Directions
Some entries follow. Reproduce exactly the lines starting at the one with "The results above" and stopping after the one with "cell pins on the clock port's net: 1".

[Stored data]
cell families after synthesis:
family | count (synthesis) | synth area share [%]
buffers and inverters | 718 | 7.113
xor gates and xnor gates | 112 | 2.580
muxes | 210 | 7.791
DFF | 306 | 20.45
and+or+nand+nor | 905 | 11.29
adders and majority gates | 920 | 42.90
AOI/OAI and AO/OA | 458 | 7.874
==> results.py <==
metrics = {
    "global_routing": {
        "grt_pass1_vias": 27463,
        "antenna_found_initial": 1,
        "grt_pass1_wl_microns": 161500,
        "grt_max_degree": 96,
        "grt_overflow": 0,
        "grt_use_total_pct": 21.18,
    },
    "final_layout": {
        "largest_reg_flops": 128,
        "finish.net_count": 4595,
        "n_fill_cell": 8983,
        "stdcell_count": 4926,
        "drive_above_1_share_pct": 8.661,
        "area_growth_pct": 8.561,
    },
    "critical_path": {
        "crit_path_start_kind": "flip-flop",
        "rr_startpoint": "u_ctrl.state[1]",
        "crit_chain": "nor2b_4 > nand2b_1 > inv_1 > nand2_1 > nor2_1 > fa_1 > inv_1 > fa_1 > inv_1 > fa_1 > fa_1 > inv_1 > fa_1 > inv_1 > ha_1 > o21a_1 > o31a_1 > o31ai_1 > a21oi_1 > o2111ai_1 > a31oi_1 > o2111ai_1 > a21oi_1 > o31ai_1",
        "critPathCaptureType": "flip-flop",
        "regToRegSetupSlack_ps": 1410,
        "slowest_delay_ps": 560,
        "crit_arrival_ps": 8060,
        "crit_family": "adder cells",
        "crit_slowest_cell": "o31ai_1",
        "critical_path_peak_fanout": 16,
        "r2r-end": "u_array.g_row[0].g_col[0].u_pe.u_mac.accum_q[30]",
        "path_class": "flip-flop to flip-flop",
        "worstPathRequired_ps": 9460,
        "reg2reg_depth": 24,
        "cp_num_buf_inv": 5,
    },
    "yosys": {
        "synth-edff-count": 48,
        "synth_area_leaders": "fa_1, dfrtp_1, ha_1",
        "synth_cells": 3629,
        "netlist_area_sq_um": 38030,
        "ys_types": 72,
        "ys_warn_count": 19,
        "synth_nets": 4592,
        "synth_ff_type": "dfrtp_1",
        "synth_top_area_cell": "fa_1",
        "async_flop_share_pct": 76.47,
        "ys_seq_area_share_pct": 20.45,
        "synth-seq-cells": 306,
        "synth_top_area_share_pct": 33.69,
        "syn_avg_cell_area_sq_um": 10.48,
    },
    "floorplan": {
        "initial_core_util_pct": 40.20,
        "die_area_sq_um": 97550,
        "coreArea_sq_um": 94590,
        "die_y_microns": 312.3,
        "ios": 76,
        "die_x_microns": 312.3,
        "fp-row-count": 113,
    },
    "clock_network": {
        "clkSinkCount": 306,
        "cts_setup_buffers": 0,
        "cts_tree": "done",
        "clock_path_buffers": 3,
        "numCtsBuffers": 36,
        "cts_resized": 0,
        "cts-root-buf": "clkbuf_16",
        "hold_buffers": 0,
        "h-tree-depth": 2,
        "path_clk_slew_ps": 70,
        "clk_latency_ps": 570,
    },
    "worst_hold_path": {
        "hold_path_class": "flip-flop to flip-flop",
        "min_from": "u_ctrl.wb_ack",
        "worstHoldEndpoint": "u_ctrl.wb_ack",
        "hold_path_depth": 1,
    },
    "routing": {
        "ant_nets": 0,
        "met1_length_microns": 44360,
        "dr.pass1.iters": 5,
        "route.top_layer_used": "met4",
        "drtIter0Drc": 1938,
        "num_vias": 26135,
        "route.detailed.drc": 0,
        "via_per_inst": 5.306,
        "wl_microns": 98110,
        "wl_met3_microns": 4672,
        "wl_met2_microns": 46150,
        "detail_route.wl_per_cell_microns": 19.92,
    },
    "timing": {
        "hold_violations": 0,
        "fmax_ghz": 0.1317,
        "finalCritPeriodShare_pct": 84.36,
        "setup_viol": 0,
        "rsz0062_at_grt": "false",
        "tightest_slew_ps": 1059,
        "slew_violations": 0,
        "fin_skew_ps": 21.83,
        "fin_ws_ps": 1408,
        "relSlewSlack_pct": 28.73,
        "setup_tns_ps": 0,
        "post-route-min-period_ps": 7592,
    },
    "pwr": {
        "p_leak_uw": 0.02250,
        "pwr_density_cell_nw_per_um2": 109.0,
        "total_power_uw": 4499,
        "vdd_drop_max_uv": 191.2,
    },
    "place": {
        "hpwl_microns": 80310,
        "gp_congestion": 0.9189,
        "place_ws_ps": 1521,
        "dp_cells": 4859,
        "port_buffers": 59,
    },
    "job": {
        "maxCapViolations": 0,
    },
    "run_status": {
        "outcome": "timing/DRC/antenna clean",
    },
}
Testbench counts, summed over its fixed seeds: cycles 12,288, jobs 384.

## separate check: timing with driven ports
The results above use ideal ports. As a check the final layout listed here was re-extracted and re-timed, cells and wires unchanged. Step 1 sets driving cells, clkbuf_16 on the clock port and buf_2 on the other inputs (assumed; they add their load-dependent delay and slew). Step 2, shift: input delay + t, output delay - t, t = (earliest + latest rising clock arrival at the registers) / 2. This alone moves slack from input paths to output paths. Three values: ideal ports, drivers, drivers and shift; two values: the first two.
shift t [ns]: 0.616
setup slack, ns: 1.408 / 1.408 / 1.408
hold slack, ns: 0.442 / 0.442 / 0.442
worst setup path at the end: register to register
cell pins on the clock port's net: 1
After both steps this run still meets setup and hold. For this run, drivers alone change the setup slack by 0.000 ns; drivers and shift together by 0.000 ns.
This design comes from an exercise in tuning for small area and a short achievable clock period on the open sky130 flow, not from production work. No run shown here included a check of the RTL's function; only the layout flow was run.

==> flow/design.v, too long to show whole: its modules and the start of the top module <==
// module iq_integrate_dump: 517 lines
// module iq_demod_lpf: 74 lines
// module iq_mix_tree: 529 lines
module iq_demod_lpf
#(
  parameter int IN_W  = iq_demod_pkg::DEF_IN_W,
  parameter int CAR_W = iq_demod_pkg::DEF_CAR_W,
  parameter int DECIM = iq_demod_pkg::DEF_DECIM,
  parameter int OUT_W = iq_demod_pkg::DEF_OUT_W,
  parameter int SHIFT = iq_demod_pkg::DEF_SHIFT
) (
  input  logic                    clk,
  input  logic                    reset_n,
  input  logic                    sample_en,
  input  logic                    sym_start,
  input  logic signed [IN_W-1:0]  y_in,
  input  logic signed [CAR_W-1:0] i_car,
  input  logic signed [CAR_W-1:0] q_car,
  output logic signed [OUT_W-1:0] i_out,
  output logic signed [OUT_W-1:0] q_out,
  output logic                    out_valid,
  output logic                    overflow
);
  // ...
==> flow/flow/run.sh <==
#!/bin/bash
set -euo pipefail
bash standard.sh SETUP_SLACK_MARGIN=5.8 "BUFFER_PORTS_ARGS=-buffer_cell sky130_fd_sc_hd__buf_2" finish > layout.log 2>&1
==> flow/standard.sh <==
#!/bin/bash
# synth_recipe.tcl (not shown) runs the flow's synth.tcl, then flattens the netlist and writes it again
# the make line also repeats each setting of config.mk as NAME=value (left out here)
make -C /OpenROAD-flow-scripts/flow DESIGN_CONFIG=/design/flow/config.mk WORK_HOME=/design/flow/orfs CLKGATE_MAP_FILE= SYNTH_SCRIPT=/design/flow/synth_recipe.tcl "${@:-finish}"
==> flow/config.mk <==
export PLATFORM = sky130hd
export DESIGN_NAME = iq_demod_lpf
export DESIGN_NICKNAME = iq_demod_lpf
export VERILOG_FILES = /design/flow/design.v
export SDC_FILE = /design/flow/constraint.sdc
export NUM_CORES = 4
export LEC_CHECK = 0
export ABC_AREA = 1
export CAP_MARGIN = 20
export CORE_MARGIN = 2
export CORE_UTILIZATION = 40
export CTS_BUF_LIST = sky130_fd_sc_hd__clkbuf_8
export CTS_CLUSTER_SIZE = 24
export PLACE_DENSITY = 0.6
export SLEW_MARGIN = 20
==> flow/constraint.sdc <==
create_clock -name core_clock -period 10.5 [get_ports {clk}]
set_input_delay 2.1000 -clock core_clock [delete_from_list [all_inputs] [get_ports {clk}]]
set_output_delay 2.1000 -clock core_clock [all_outputs]
set_load 0.01 [all_outputs]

Solution to the problem
The results above use ideal ports. As a check the final layout listed here was re-extracted and re-timed, cells and wires unchanged. Step 1 sets driving cells, clkbuf_16 on the clock port and buf_2 on the other inputs (assumed; they add their load-dependent delay and slew). Step 2, shift: input delay + t, output delay - t, t = (earliest + latest rising clock arrival at the registers) / 2. This alone moves slack from input paths to output paths. Three values: ideal ports, drivers, drivers and shift; two values: the first two.
shift t [ns]: 0.616
setup slack, ns: 1.408 / 1.408 / 1.408
hold slack, ns: 0.442 / 0.442 / 0.442
worst setup path at the end: register to register
cell pins on the clock port's net: 1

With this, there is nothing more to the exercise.